Zvamaida Murwira, Senior Reporter
Attempts by about 850 stand owners in Msasa Park, Chadcombe, to have ownership of their properties transferred into their names without paying market purchase prices and related costs using the shield of Zanu PF, failed after the High Court dismissed the application.
The stand owners, occupying number 560 Chadcombe Township, approached the High Court to compel proprietors of Msasa Park Private Limited, to confer rights of occupation on them arguing that the directors had donated the land to Zanu PF for them as Zanu Mukuvisi Tashinga District in 2012.
They wanted the court to declare that each of them only pay subdivision and transfer costs and that they had no obligation to pay conveyancing and market purchase price for their properties.
In dismissing the suit, High Court judge, Justice Emilia Muchawa said the applicants lacked the right to bring the litigation since they were not the beneficiaries of the said donation and did not specify the actual stands in which they had a direct and substantial interest in.
Besides, Zanu PF provincial chairperson, Cde Godwills Masimirembwa had dismissed their claim in an affidavit he deposed before the court, saying they could not institute legal proceedings in the name of the party.
“They have not detailed which piece of land each of them got from the respondent. Their individual claims are buried within the alleged donation to ZANU PF, which is not before the court.
“In any event, the provincial chairman of ZANU PF, the alleged donee, on page 90 to 91 of record dissociated the party from legal proceedings that had been instituted in its name based on the alleged donation of 2012.
“He confirms that the party is a juristic person capable of suing and being sued,” said Justice Muchawa.
She noted that there were discussions between Zanu PF Harare Province and Msasa Park (Private) Limited to ensure regularisation of the illegal settlement established by land barons and that no evictions had taken place since 2013 despite the land owner having the right to do so.
“It is my considered view that the applicants have no direct and substantial interest to launch this application, which they are basing on a donation to a party which is not before the court.
“In the face of the eviction orders granted in favour of the respondent in 2013, the applicants are in illegal occupation of the respondent’s land. They clearly do not have a direct and substantial interest in this matter.
“I uphold this point in limine (at the threshold) and as prayed for will dismiss this application on this point alone,” said Justice Muchawa
The court noted that Msasa Park (Private) Limited was actually benevolent in that it had not exercised the right to eject the stand owners after the court had granted it in 2013.
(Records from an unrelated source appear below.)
==> src/rtl/mdu_hilo_pkg.sv <==
// Shared types and constants for the HI/LO multiply/divide unit.
// Contents: mdu_op_t issue opcodes, mdu_state_t FSM states, mdu_ctx_t
// per-operation context latched at accept, and a magnitude helper.
package mdu_hilo_pkg;

  localparam int unsigned XLEN            = 32;
  localparam int unsigned MDU_ITER_CYCLES = 32;
  localparam int unsigned CNT_W           = 6;

  typedef enum logic [2:0] {
    MDU_NOP   = 3'd0,
    MDU_MULT  = 3'd1,
    MDU_MULTU = 3'd2,
    MDU_DIV   = 3'd3,
    MDU_DIVU  = 3'd4,
    MDU_MTHI  = 3'd5,
    MDU_MTLO  = 3'd6
  } mdu_op_t;

  typedef enum logic [1:0] {
    ST_IDLE = 2'd0,
    ST_MUL  = 2'd1,
    ST_DIV  = 2'd2,
    ST_FIX  = 2'd3
  } mdu_state_t;

  // Context captured at accept; src1 is kept raw for the divide-by-zero HI value.
  typedef struct packed {
    logic            is_mul;
    logic            neg_res;   // product / quotient must be negated
    logic            neg_rem;   // remainder takes the dividend sign
    logic            div_zero;
    logic [XLEN-1:0] src1;
  } mdu_ctx_t;

  // Two's-complement magnitude when the operand is treated as signed.
  function automatic logic [XLEN-1:0] mag(input logic [XLEN-1:0] x,
                                          input logic            is_signed);
    return (is_signed && x[XLEN-1]) ? -x : x;
  endfunction

endpackage

==> src/rtl/mdu_divider.sv <==
// Iterative restoring divider core, one quotient bit per cycle.
// Ports:
//   clk, resetn      clock, synchronous active-low reset
//   start            load unsigned dividend/divisor and begin 32 iterations
//   abort            drop any in-flight divide
//   dividend/divisor unsigned operands
//   busy             iterations in progress
//   result           {remainder, quotient}
module mdu_divider
  import mdu_hilo_pkg::*;
(
  input  logic              clk,
  input  logic              resetn,
  input  logic              start,
  input  logic              abort,
  input  logic [XLEN-1:0]   dividend,
  input  logic [XLEN-1:0]   divisor,
  output logic              busy,
  output logic [2*XLEN-1:0] result
);

  logic             busy_q, busy_d;
  logic [CNT_W-1:0] cnt_q, cnt_d;
  logic [XLEN-1:0]  rem_q, rem_d;
  logic [XLEN-1:0]  quot_q, quot_d;
  logic [XLEN-1:0]  dvs_q, dvs_d;

  logic [XLEN:0]    shift_c;
  logic [XLEN-1:0]  diff_c;
  logic             ge_c;

  // Partial remainder shifted left with the next dividend bit.
  assign shift_c = {rem_q, quot_q[XLEN-1]};
  assign ge_c    = (shift_c >= {1'b0, dvs_q});
  // Only used when ge_c holds, where the true difference fits in XLEN bits.
  assign diff_c  = shift_c[XLEN-1:0] - dvs_q;

  always_comb begin
    busy_d = busy_q;
    cnt_d  = cnt_q;
    rem_d  = rem_q;
    quot_d = quot_q;
    dvs_d  = dvs_q;
    if (abort) begin
      busy_d = 1'b0;
    end else if (start) begin
      busy_d = 1'b1;
      cnt_d  = '0;
      rem_d  = '0;
      quot_d = dividend;
      dvs_d  = divisor;
    end else if (busy_q) begin
      rem_d  = ge_c ? diff_c : shift_c[XLEN-1:0];
      quot_d = {quot_q[XLEN-2:0], ge_c};
      cnt_d  = CNT_W'(cnt_q + 1'b1);
      if (cnt_q == CNT_W'(MDU_ITER_CYCLES - 1)) busy_d = 1'b0;
    end
  end

  always_ff @(posedge clk) begin
    if (!resetn) begin
      busy_q <= 1'b0;
      cnt_q  <= '0;
      rem_q  <= '0;
      quot_q <= '0;
      dvs_q  <= '0;
    end else begin
      busy_q <= busy_d;
      cnt_q  <= cnt_d;
      rem_q  <= rem_d;
      quot_q <= quot_d;
      dvs_q  <= dvs_d;
    end
  end

  assign busy   = busy_q;
  assign result = {rem_q, quot_q};

endmodule
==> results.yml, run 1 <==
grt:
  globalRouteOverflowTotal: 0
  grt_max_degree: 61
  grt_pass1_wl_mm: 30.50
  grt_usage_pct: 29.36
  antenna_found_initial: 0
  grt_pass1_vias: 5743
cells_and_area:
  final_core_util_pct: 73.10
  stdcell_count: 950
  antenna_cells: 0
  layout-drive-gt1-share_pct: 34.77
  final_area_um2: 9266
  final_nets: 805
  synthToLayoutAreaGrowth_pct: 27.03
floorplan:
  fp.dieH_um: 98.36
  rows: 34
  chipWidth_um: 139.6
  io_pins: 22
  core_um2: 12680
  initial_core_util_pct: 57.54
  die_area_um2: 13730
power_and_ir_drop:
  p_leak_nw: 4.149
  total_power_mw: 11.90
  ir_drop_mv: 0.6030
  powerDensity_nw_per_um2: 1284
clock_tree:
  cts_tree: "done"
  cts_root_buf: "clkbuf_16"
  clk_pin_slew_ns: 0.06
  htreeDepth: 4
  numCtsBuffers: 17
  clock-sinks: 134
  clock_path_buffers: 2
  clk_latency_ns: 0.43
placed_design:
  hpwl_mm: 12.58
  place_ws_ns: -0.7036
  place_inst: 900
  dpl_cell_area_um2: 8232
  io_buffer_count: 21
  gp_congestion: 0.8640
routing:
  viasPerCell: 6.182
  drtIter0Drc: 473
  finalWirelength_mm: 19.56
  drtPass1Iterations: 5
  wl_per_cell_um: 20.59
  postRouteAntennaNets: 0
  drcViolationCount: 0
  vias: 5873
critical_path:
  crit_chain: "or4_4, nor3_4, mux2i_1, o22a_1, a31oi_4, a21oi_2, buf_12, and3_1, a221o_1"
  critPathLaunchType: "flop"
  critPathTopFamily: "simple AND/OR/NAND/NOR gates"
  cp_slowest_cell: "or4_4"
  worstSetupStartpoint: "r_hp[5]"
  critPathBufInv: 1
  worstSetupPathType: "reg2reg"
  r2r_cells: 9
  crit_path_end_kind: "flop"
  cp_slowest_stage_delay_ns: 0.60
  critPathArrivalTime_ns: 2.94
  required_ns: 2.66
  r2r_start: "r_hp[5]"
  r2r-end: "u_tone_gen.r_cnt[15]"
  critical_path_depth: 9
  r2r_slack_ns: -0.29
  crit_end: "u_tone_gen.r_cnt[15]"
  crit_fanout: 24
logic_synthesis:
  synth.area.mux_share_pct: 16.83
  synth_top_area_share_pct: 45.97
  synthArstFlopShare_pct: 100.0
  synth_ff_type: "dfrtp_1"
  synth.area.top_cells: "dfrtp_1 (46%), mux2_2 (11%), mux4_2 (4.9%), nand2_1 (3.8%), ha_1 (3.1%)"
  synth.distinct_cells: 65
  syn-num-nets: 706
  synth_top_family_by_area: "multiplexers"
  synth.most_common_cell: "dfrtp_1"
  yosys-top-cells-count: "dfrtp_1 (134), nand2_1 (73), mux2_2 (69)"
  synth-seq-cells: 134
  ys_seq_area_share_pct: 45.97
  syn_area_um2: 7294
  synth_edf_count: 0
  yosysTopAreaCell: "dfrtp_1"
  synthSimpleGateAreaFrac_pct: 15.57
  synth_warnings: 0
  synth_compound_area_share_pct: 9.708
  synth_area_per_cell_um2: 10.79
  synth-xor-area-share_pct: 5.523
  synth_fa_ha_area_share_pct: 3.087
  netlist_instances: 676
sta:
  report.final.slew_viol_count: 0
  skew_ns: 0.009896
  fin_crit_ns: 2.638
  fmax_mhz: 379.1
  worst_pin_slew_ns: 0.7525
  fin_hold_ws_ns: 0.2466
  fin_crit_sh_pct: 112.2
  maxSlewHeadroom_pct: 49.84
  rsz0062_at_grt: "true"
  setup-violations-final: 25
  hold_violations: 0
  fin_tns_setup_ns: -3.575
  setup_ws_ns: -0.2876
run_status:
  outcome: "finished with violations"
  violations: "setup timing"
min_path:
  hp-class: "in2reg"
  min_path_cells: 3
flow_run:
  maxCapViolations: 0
Justice Muchawa said while it was admitted that Msasa Park (Private) Limited offered an undeveloped stand to ZANU PF as a party, the size of such stand was not to the extent alleged by the applicants as it was merely meant for the construction of a district office for the Mukuvisi Tashinga District.
It was denied that the respondent ever intended to have the party’s disadvantaged members settled on such land.
“According to the respondent, the applicants invaded this privately owned land after buying or other arrangements with land barons some of whom were operating under the guise of housing cooperative societies such as Mukuvisi Tashinga Housing Cooperative Society, Tushasha Housing Cooperative Society and Quad Unity Housing Trust in Africa (Pvt) Ltd.
“It is averred that some of these people even paid prices of up to US$10 000 to such land barons,” said the Judge.
“The respondent says that it noted that most of the applicants had constructed permanent houses on its land and out of humanitarian grounds, did not execute the order of eviction, but embarked on a regularisation process by seeking a subdivision permit in retrospect.
“The permit was granted in October 2019. The fact that the applicants refer to the regularisation process as ‘disturbing developments’ is seen to show they are ingrates who do not appreciate how the respondent has saved them from eviction.”
The court went on to dismiss other arguments that had been raised by the applicants.